> [Your objective]: From the records that follow, copy every line in which "area" appears.

> [Stored data]:
+ + + +
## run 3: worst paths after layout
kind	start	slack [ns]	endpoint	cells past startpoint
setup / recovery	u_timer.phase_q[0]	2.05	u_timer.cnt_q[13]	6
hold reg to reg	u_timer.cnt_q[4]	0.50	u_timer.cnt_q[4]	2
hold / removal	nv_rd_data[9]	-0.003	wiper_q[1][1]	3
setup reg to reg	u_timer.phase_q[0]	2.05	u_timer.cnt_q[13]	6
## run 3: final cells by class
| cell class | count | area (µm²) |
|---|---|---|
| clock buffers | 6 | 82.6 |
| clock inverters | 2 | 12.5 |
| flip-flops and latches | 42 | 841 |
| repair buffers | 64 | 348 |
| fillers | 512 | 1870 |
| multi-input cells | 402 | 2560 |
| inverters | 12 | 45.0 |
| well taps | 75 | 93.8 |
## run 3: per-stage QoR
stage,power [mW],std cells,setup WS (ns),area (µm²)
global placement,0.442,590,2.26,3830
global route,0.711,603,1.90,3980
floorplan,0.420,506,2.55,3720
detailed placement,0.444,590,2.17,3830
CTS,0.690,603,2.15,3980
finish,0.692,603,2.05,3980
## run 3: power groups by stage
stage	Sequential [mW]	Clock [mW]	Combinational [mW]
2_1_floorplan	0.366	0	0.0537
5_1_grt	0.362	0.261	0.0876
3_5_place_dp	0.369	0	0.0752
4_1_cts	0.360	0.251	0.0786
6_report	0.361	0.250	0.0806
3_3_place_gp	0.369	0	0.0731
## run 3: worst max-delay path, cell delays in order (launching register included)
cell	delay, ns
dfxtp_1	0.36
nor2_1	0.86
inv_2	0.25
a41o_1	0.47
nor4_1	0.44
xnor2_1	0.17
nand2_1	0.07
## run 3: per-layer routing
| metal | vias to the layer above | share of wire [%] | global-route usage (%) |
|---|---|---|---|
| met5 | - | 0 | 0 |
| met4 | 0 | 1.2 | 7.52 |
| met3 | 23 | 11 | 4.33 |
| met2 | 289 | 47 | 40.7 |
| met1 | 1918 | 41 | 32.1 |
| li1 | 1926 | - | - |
+ + + +
> [Answer for this exercise]:
| cell class | count | area (µm²) |
stage,power [mW],std cells,setup WS (ns),area (µm²)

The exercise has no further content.